Analysis based on required communications costs suggests that
peer-to-peer keyword indexing of the Web is infeasible because of the
size of the data set \cite{feasibility}. However, peer-to-peer
indexing for file sharing networks remains feasible, because searches are
performed using only file metadata, not contents. The size of file
metadata is expected to be on the order of a few keywords, much
smaller than the text of an average Web page.

\subsection{Background}
\label{sec:searching:background}

% Searching is hard. Central inverted index, Gnutella/flooding,
A natural approach is to maintain a centralized index of the files in
the network, as done by the Napster \cite{napster} file sharing
network. Structured overlay networks based on distributed hash tables
show promise for simultaneously achieving the recall advantages of a
centralized index and the scalability and resiliency attributes of
decentralization. Distributed hash location services such as Chord
\cite{chord} provide a \proc{Lookup} primitive that maps a key to the
node responsible for its value. It does so efficiently, with at most
$O(\log n)$ messages per lookup in an $n$-machine network, and minimal
overhead for routing table maintenance. Building on this primitive,
DHash \cite{dhash} and other distributed hash tables provide a
standard \proc{Get-Block}/\proc{Put-Block} hash table abstraction.
However, this interface alone does not allow search based on metadata
keywords.

\subsection{Distributed Indexing}
\label{sec:searching:distributed-indexing}

% Solution progression: Distributed inverted index w/ querier join (or
% distributed join) -> keyword-set index w/ querier filter ->
% keyword-set index w/ network-side filter

A reasonable starting point is a \emph{distributed inverted index}. In
this scheme, the DHT maps each keyword to a list of all files whose
metadata contains that keyword, thus distributing the index throughout
the network. To execute a query, a node performs a \proc{Get-Block}
operation for each of the query keywords and intersects the resulting
lists.  The principal disadvantage is that the keyword index lists can
become prohibitively long, particularly for very popular keywords
(e.g.  ``the''), so retrieving the entire list will generate
tremendous network traffic.

Performance of a keyword-based distributed inverted index can be
improved by performing \emph{index-side filtering} instead of joining
at the querying node. Because our application postulates that metadata
is small (unlike in the general case of indexing entire documents),
the entire contents of the metadata can be kept in the index with each
item. To perform a query involving a metadata term, we can send the
full query to the corresponding index node, and it can perform the
filtering and return only relevant results.  This dramatically reduces
network traffic at query time, since only results relevant to the full
query need to be transmitted.  This is similar to the search algorithm
used by the Overnet network \cite{overnet}, which uses the Kademlia
DHT \cite{kademlia}. Note that index-side filtering extends the DHT
abstraction beyond the simple \proc{Get-Block} request: the DHT is no
longer a mere data structure; it now supports network-side processing.
% Overnet, distributed join, etc.

% KSS!
Although index-side filtering reduces query bandwidth, machines
responsible for the large inverted indexes of common search terms will
have disproportionately large storage and query loads.  As an initial
fix for this problem, we \emph{truncate} large inverted indices,
keeping only those items that best-match the inverted index term.
This limits storage load, but sacrifices correctness: multi-term
queries directed to this index may have matches in the full list that
are not in the truncated list, hiding some correct results.
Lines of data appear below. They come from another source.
[config.mk]
export PLATFORM = sky130hd
export DESIGN_NAME = hrlc_parse
export DESIGN_NICKNAME = d
export VERILOG_FILES = /design/src/rtl/core/hrlc_pkg.sv /design/src/rtl/core/hrlc_parse.sv
export SDC_FILE = /design/constraint.sdc
export NUM_CORES = 1
export LEC_CHECK = 0
export ABC_AREA = 1
export BUFFER_PORTS_ARGS = -buffer_cell sky130_fd_sc_hd__buf_2
export CAP_MARGIN = 20
export CORE_UTILIZATION = 25
export CTS_CLUSTER_DIAMETER = 120
export CTS_CLUSTER_SIZE = 16
export DETAILED_ROUTE_END_ITERATION = 7
export GPL_TIMING_DRIVEN = 0
export HOLD_SLACK_MARGIN = 0.1
export SYNTH_ARGS = -nofsm -noshare
export SYNTH_HDL_FRONTEND = slang
export SYNTH_SLANG_ARGS = --single-unit
[constraint.sdc]
create_clock -name clk -period 9.34 [get_ports clk]
set_clock_uncertainty 0.15 [all_clocks]
set_input_delay 0 -clock clk [delete_from_list [all_inputs] [get_ports clk]]
set_output_delay 0 -clock clk [all_outputs]
set_load 0.05 [all_outputs]
File: src/hdl/dggc_pkg.sv
// shared types and constants for the dynamic greedy graph colouring block
`timescale 1ns / 1ps

package dggc_pkg;

  localparam int unsigned VTX_W   = 6;
  localparam int unsigned COLOR_W = 7;
  localparam int unsigned CNT_W   = 7;
  localparam int unsigned STAT_W  = 2;
  localparam int unsigned CHUNK_W = 3;
  localparam int unsigned CHUNK_N = 1 << CHUNK_W;
  localparam int unsigned KCNT_W  = COLOR_W - CHUNK_W;

  localparam logic [CNT_W-1:0]  COUNT_RESET      = 7'd64;
  localparam logic [STAT_W-1:0] STATUS_OK        = 2'd0;
  localparam logic [STAT_W-1:0] STATUS_RANGE     = 2'd1;
  localparam logic [STAT_W-1:0] STATUS_NO_COLOR  = 2'd2;
  localparam logic              KIND_INSERT      = 1'b1;
  localparam int unsigned       REG_VERTEX_COUNT = 0;

  typedef struct packed {
    logic             kind;
    logic [VTX_W-1:0] vertex_a;
    logic [VTX_W-1:0] vertex_b;
  } item_t;

  typedef struct packed {
    logic [COLOR_W-1:0] color_a;
    logic [COLOR_W-1:0] color_b;
    logic               recolored;
    logic [STAT_W-1:0]  status;
  } result_t;

  typedef enum logic [3:0] {
    S_CLEAR,
    S_IDLE,
    S_CHECK,
    S_WR_A,
    S_RD_B,
    S_WR_B,
    S_CAP_CA,
    S_CAP_CB,
    S_SCAN,
    S_DRAIN,
    S_SEARCH,
    S_FINISH
  } state_e;

  typedef enum logic [3:0] {
    CMD_NONE,
    CMD_CLEAR,
    CMD_LOAD,
    CMD_RD_A,
    CMD_WR_A,
    CMD_RD_B,
    CMD_WR_B,
    CMD_CAP_CA,
    CMD_CAP_CB,
    CMD_SCAN,
    CMD_DRAIN,
    CMD_SEARCH
  } cmd_e;

  typedef struct packed {
    logic cnt_last;
    logic out_of_range;
    logic conflict;
    logic search_found;
    logic search_none;
  } dp_status_t;

endpackage

File: src/hdl/dggc_ctrl.sv
// sequencing state machine for the colouring block
`timescale 1ns / 1ps

module dggc_ctrl (
  input  logic                clk_i,
  input  logic                rst_ni,
  input  logic                in_valid_i,
  output logic                in_ready_o,
  input  logic                out_free_i,
  output logic                out_push_o,
  input  dggc_pkg::dp_status_t status_i,
  output dggc_pkg::cmd_e      cmd_o
);

  dggc_pkg::state_e state_q, state_d;

  always_ff @(posedge clk_i or negedge rst_ni) begin
    if (!rst_ni) begin
      state_q <= dggc_pkg::S_CLEAR;
    end else begin
      state_q <= state_d;
    end
  end

  always_comb begin
    state_d    = state_q;
    cmd_o      = dggc_pkg::CMD_NONE;
    in_ready_o = 1'b0;
    out_push_o = 1'b0;
    case (state_q)
      dggc_pkg::S_CLEAR: begin
        cmd_o = dggc_pkg::CMD_CLEAR;
        if (status_i.cnt_last) begin
          state_d = dggc_pkg::S_IDLE;
        end
      end
      dggc_pkg::S_IDLE: begin
        in_ready_o = 1'b1;
        if (in_valid_i) begin
          cmd_o   = dggc_pkg::CMD_LOAD;
          state_d = dggc_pkg::S_CHECK;
        end
      end
      dggc_pkg::S_CHECK: begin
        cmd_o   = dggc_pkg::CMD_RD_A;
        state_d = status_i.out_of_range ? dggc_pkg::S_FINISH : dggc_pkg::S_WR_A;
      end
      dggc_pkg::S_WR_A: begin
        cmd_o   = dggc_pkg::CMD_WR_A;
        state_d = dggc_pkg::S_RD_B;
      end
      dggc_pkg::S_RD_B: begin
        cmd_o   = dggc_pkg::CMD_RD_B;
        state_d = dggc_pkg::S_WR_B;
      end
      dggc_pkg::S_WR_B: begin
        cmd_o   = dggc_pkg::CMD_WR_B;
        state_d = dggc_pkg::S_CAP_CA;
      end
      dggc_pkg::S_CAP_CA: begin
        cmd_o   = dggc_pkg::CMD_CAP_CA;
        state_d = dggc_pkg::S_CAP_CB;
      end
      dggc_pkg::S_CAP_CB: begin
        cmd_o   = dggc_pkg::CMD_CAP_CB;
        state_d = status_i.conflict ? dggc_pkg::S_SCAN : dggc_pkg::S_FINISH;
      end
      dggc_pkg::S_SCAN: begin
        cmd_o = dggc_pkg::CMD_SCAN;
        if (status_i.cnt_last) begin
          state_d = dggc_pkg::S_DRAIN;
        end
      end
      dggc_pkg::S_DRAIN: begin
        cmd_o   = dggc_pkg::CMD_DRAIN;
        state_d = dggc_pkg::S_SEARCH;
      end
      dggc_pkg::S_SEARCH: begin
        cmd_o = dggc_pkg::CMD_SEARCH;
        if (status_i.search_found || status_i.search_none) begin
          state_d = dggc_pkg::S_FINISH;
        end
      end
      dggc_pkg::S_FINISH: begin
        if (out_free_i) begin
          out_push_o = 1'b1;
          state_d    = dggc_pkg::S_IDLE;
        end
      end
      default: begin
        state_d = dggc_pkg::S_IDLE;
      end
    endcase
  end

endmodule

File: config.mk
export PLATFORM = sky130hd
export DESIGN_NAME = dggc_ctrl
export DESIGN_NICKNAME = d
export VERILOG_FILES = /design/src/hdl/dggc_pkg.sv /design/src/hdl/dggc_ctrl.sv
export SDC_FILE = /design/constraint.sdc
export NUM_CORES = 1
export LEC_CHECK = 0
export BUFFER_PORTS_ARGS = -buffer_cell sky130_fd_sc_hd__buf_4
export CORE_AREA = 4 4 41 43
export CTS_CLUSTER_DIAMETER = 40
export DETAILED_ROUTE_END_ITERATION = 10
export DIE_AREA = 0 0 45 47
export PLACE_DENSITY = 0.62
export SYNTH_ARGS = -nofsm -noshare
export SYNTH_HDL_FRONTEND = slang
export SYNTH_SLANG_ARGS = --single-unit
File: constraint.sdc
create_clock -name clk_i -period 1.51 [get_ports clk_i]
set_input_delay 0.302 -clock clk_i [delete_from_list [all_inputs] [get_ports clk_i]]
set_output_delay 0.302 -clock clk_i [all_outputs]
set_load 0.05 [all_outputs]
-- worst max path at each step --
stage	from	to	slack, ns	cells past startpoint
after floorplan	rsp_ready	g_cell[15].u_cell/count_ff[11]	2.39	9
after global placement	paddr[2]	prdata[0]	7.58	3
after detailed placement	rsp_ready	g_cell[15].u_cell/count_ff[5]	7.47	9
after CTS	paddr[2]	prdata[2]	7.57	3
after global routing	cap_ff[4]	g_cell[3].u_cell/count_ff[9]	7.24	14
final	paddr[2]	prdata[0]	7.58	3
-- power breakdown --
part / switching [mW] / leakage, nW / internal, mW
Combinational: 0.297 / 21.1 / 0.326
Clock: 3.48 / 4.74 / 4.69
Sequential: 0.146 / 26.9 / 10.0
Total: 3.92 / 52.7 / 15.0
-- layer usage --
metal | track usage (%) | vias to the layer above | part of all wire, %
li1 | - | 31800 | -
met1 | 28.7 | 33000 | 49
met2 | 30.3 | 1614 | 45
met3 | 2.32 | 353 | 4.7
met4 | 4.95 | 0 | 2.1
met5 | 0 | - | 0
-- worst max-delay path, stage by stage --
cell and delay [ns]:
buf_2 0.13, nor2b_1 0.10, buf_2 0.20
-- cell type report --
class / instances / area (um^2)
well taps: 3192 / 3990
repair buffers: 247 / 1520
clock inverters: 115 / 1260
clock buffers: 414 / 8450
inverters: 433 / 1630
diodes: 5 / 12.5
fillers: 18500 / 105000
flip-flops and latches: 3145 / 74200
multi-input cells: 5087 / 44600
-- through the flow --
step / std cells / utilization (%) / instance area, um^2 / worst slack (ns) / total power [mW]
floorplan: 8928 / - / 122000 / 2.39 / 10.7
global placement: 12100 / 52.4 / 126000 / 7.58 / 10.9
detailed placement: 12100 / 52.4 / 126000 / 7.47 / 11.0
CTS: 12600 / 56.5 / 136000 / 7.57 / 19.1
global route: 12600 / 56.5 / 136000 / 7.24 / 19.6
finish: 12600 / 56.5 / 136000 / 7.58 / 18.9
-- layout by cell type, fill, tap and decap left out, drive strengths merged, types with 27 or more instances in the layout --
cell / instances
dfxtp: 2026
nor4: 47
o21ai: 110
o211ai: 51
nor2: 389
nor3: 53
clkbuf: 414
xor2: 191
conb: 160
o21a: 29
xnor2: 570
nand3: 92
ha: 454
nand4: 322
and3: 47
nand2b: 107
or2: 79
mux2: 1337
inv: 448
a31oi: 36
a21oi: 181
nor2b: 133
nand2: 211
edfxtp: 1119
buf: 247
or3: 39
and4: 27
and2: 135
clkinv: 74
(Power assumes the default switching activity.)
### src/rtl/complex_fir_filter_unit_assert.svh
// Assertion macros for the complex FIR filter RTL.
`ifndef COMPLEX_FIR_FILTER_UNIT_ASSERT_SVH
`define COMPLEX_FIR_FILTER_UNIT_ASSERT_SVH

// Same-cycle implication, disabled while reset is asserted.
`define CFIR_ASSERT_IMM(label, clk, rst_n, ante, cons) \
	label: assert property (@(posedge clk) disable iff (!rst_n) (ante) |-> (cons)) \
		else $error("cfir assertion failed");

// Next-cycle implication, disabled while reset is asserted.
`define CFIR_ASSERT_NEXT(label, clk, rst_n, ante, cons) \
	label: assert property (@(posedge clk) disable iff (!rst_n) (ante) |=> (cons)) \
		else $error("cfir assertion failed");

`endif

### src/rtl/cfir_pkg.sv
// Types, constants and codes shared by the complex FIR filter modules.
package cfir_pkg;

	localparam int MAX_TAPS = 64;
	localparam int ADDR_W   = 6;
	localparam int NT_W     = 7;
	localparam int SAMPLE_W = 16;
	localparam int TAP_W    = 16;
	localparam int FRAC_W   = TAP_W - 1;
	localparam int PROD_W   = SAMPLE_W + TAP_W;
	localparam int ACC_W    = 40;

	localparam logic [1:0] MODE_FILTER = 2'd0;
	localparam logic [1:0] MODE_TAP    = 2'd1;
	localparam logic [1:0] MODE_CLEAR  = 2'd2;

	typedef logic [ADDR_W-1:0] addr_t;
	typedef logic signed [PROD_W-1:0] prod_t;
	typedef logic signed [PROD_W:0] psum_t;
	typedef logic signed [ACC_W-1:0] acc_t;

	typedef struct packed {
		logic [SAMPLE_W-1:0] re;
		logic [SAMPLE_W-1:0] im;
	} cplx_t;

	// Control that travels along the multiply-accumulate pipeline.
	typedef struct packed {
		logic valid;
		logic first;
		logic last;
		logic use_x0;
	} mac_ctrl_t;

endpackage

### src/rtl/cfir_mac.sv
// Complex multiply-accumulate pipeline with rounding and saturation of the final sum.
module cfir_mac (
	input  logic                          clk,
	input  logic                          arst_n,
	input  cfir_pkg::mac_ctrl_t           ctrl,
	input  cfir_pkg::cplx_t               x0,
	input  cfir_pkg::cplx_t               hist,
	input  cfir_pkg::cplx_t               coef,
	output logic                          res_valid,
	output logic [cfir_pkg::SAMPLE_W-1:0] res_re,
	output logic [cfir_pkg::SAMPLE_W-1:0] res_im,
	output logic                          res_sat
);

	cfir_pkg::mac_ctrl_t ctrl_s1, ctrl_s2, ctrl_s3;
	cfir_pkg::cplx_t x;
	cfir_pkg::prod_t p_rr_s2, p_ii_s2, p_ri_s2, p_ir_s2;
	cfir_pkg::psum_t sum_re, sum_im;
	cfir_pkg::acc_t acc_re_q, acc_im_q;
	cfir_pkg::acc_t rnd_re, rnd_im;
	logic [cfir_pkg::SAMPLE_W-1:0] fin_re, fin_im;
	logic clip_re, clip_im;
	logic res_valid_q;
	logic [cfir_pkg::SAMPLE_W-1:0] res_re_q, res_im_q;
	logic res_sat_q;

	// The bits above the result must all match its sign bit, else the value is clipped.
	function automatic logic [cfir_pkg::SAMPLE_W:0] sat_word(input cfir_pkg::acc_t r);
		logic [cfir_pkg::ACC_W-cfir_pkg::FRAC_W-cfir_pkg::SAMPLE_W:0] top;
		logic fits;
		top  = r[cfir_pkg::ACC_W-1:cfir_pkg::FRAC_W+cfir_pkg::SAMPLE_W-1];
		fits = (top == '0) || (top == '1);
		if (fits) begin
			sat_word = {1'b0, r[cfir_pkg::FRAC_W+cfir_pkg::SAMPLE_W-1:cfir_pkg::FRAC_W]};
		end else if (r[cfir_pkg::ACC_W-1]) begin
			sat_word = {1'b1, 1'b1, {(cfir_pkg::SAMPLE_W-1){1'b0}}};
		end else begin
			sat_word = {1'b1, 1'b0, {(cfir_pkg::SAMPLE_W-1){1'b1}}};
		end
	endfunction

	// The newest sample comes straight from the input register, not from the history memory.
	assign x = ctrl_s1.use_x0 ? x0 : hist;

	always_ff @(posedge clk) begin
		p_rr_s2 <= cfir_pkg::prod_t'($signed(x.re)) * cfir_pkg::prod_t'($signed(coef.re));
		p_ii_s2 <= cfir_pkg::prod_t'($signed(x.im)) * cfir_pkg::prod_t'($signed(coef.im));
		p_ri_s2 <= cfir_pkg::prod_t'($signed(x.re)) * cfir_pkg::prod_t'($signed(coef.im));
		p_ir_s2 <= cfir_pkg::prod_t'($signed(x.im)) * cfir_pkg::prod_t'($signed(coef.re));
	end

	assign sum_re = cfir_pkg::psum_t'(p_rr_s2) - cfir_pkg::psum_t'(p_ii_s2);
	assign sum_im = cfir_pkg::psum_t'(p_ri_s2) + cfir_pkg::psum_t'(p_ir_s2);

	always_ff @(posedge clk) begin
		if (ctrl_s2.valid) begin
			if (ctrl_s2.first) begin
				acc_re_q <= cfir_pkg::acc_t'(sum_re);
				acc_im_q <= cfir_pkg::acc_t'(sum_im);
			end else begin
				acc_re_q <= acc_re_q + cfir_pkg::acc_t'(sum_re);
				acc_im_q <= acc_im_q + cfir_pkg::acc_t'(sum_im);
			end
		end
	end

	assign rnd_re = acc_re_q + (cfir_pkg::acc_t'(1) <<< (cfir_pkg::FRAC_W - 1));
	assign rnd_im = acc_im_q + (cfir_pkg::acc_t'(1) <<< (cfir_pkg::FRAC_W - 1));
	assign {clip_re, fin_re} = sat_word(rnd_re);
	assign {clip_im, fin_im} = sat_word(rnd_im);

	// The result registers hold until the next item finishes.
	always_ff @(posedge clk) begin
		if (ctrl_s3.valid && ctrl_s3.last) begin
			res_re_q  <= fin_re;
			res_im_q  <= fin_im;
			res_sat_q <= clip_re | clip_im;
		end
	end

	always_ff @(posedge clk or negedge arst_n) begin
		if (!arst_n) begin
			ctrl_s1     <= '0;
			ctrl_s2     <= '0;
			ctrl_s3     <= '0;
			res_valid_q <= 1'b0;
		end else begin
			ctrl_s1     <= ctrl;
			ctrl_s2     <= ctrl_s1;
			ctrl_s3     <= ctrl_s2;
			res_valid_q <= ctrl_s3.valid & ctrl_s3.last;
		end
	end

	assign res_valid = res_valid_q;
	assign res_re    = res_re_q;
	assign res_im    = res_im_q;
	assign res_sat   = res_sat_q;

endmodule

### config.mk
export PLATFORM = sky130hd
export DESIGN_NAME = cfir_mac
export DESIGN_NICKNAME = d
export VERILOG_FILES = /design/src/rtl/complex_fir_filter_unit_assert.svh /design/src/rtl/cfir_pkg.sv /design/src/rtl/cfir_mac.sv
export SDC_FILE = /design/constraint.sdc
export NUM_CORES = 2
export LEC_CHECK = 0
export ABC_AREA = 1
export BUFFER_PORTS_ARGS = -buffer_cell sky130_fd_sc_hd__buf_2
export CORE_MARGIN = 4
export CORE_UTILIZATION = 55
export CTS_CLUSTER_SIZE = 28
export DETAILED_ROUTE_END_ITERATION = 8
export PLACE_DENSITY_LB_ADDON = 0.12
export SYNTH_ARGS = -nofsm -noshare
export SYNTH_HDL_FRONTEND = slang
export SYNTH_SLANG_ARGS = --single-unit
### constraint.sdc
create_clock -name clk -period 16.8 [get_ports clk]
set_clock_uncertainty 0.15 [all_clocks]
set_input_delay 0.84 -clock clk [delete_from_list [all_inputs] [get_ports clk]]
set_output_delay 0.84 -clock clk [all_outputs]
set_load 0.02 [all_outputs]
To overcome this problem, we propose to build inverted indexes not
only on keywords but also on keyword \emph{sets}. For each file, an
index entry is created for each subset of at most $k$ metadata terms;
the maximum set size $k$ is a parameter of the network. This is the
Keyword-Set Search system (KSS) introduced by Gnawali \cite{kss}.
Essentially, this scheme allows us to precompute the full-index answer
to all queries of up to $k$ keywords.  For queries of more than $k$
keywords, truncation may still be necessary.  However, it seems likely
that in most cases there will be a ``rare'' $k$-word subset of the
query with a small inverted index. This index will suffer little or no
truncation, and will thus be more likely to hold all relevant results.

Using keyword set indexes rather than keyword indexes increases the
number of index entries for a file with $m$ metadata keywords from
$O(m)$ to $O\left(\min(m^k, 2^m)\right)$.  However, it reduces the
importance of single-keyword indexes: they will be used only to answer
single-word queries, and the negative effects of truncation on these
queries are minimized. Reynolds and Vahdat observed that less than
29\% of web search queries included only one keyword
\cite{keyword-searching}.
%This trade-off is desirable because the number of \proc{Insert} requests
%on a network is smaller than the number of \proc{Query} requests.
% Cite Gummadi or some other measurement paper for this statistic.
Further analysis will be necessary to identify the optimum value for
the parameter $k$; however, the average number of terms for web
searches is approximately $2.53$, so $k$ is likely to be around $3$
\cite{keyword-searching}.  A major advantage of keyword-set indexing
is that the query traffic to nodes responsible for popular keywords
will be abated by queries going to more specific indexes.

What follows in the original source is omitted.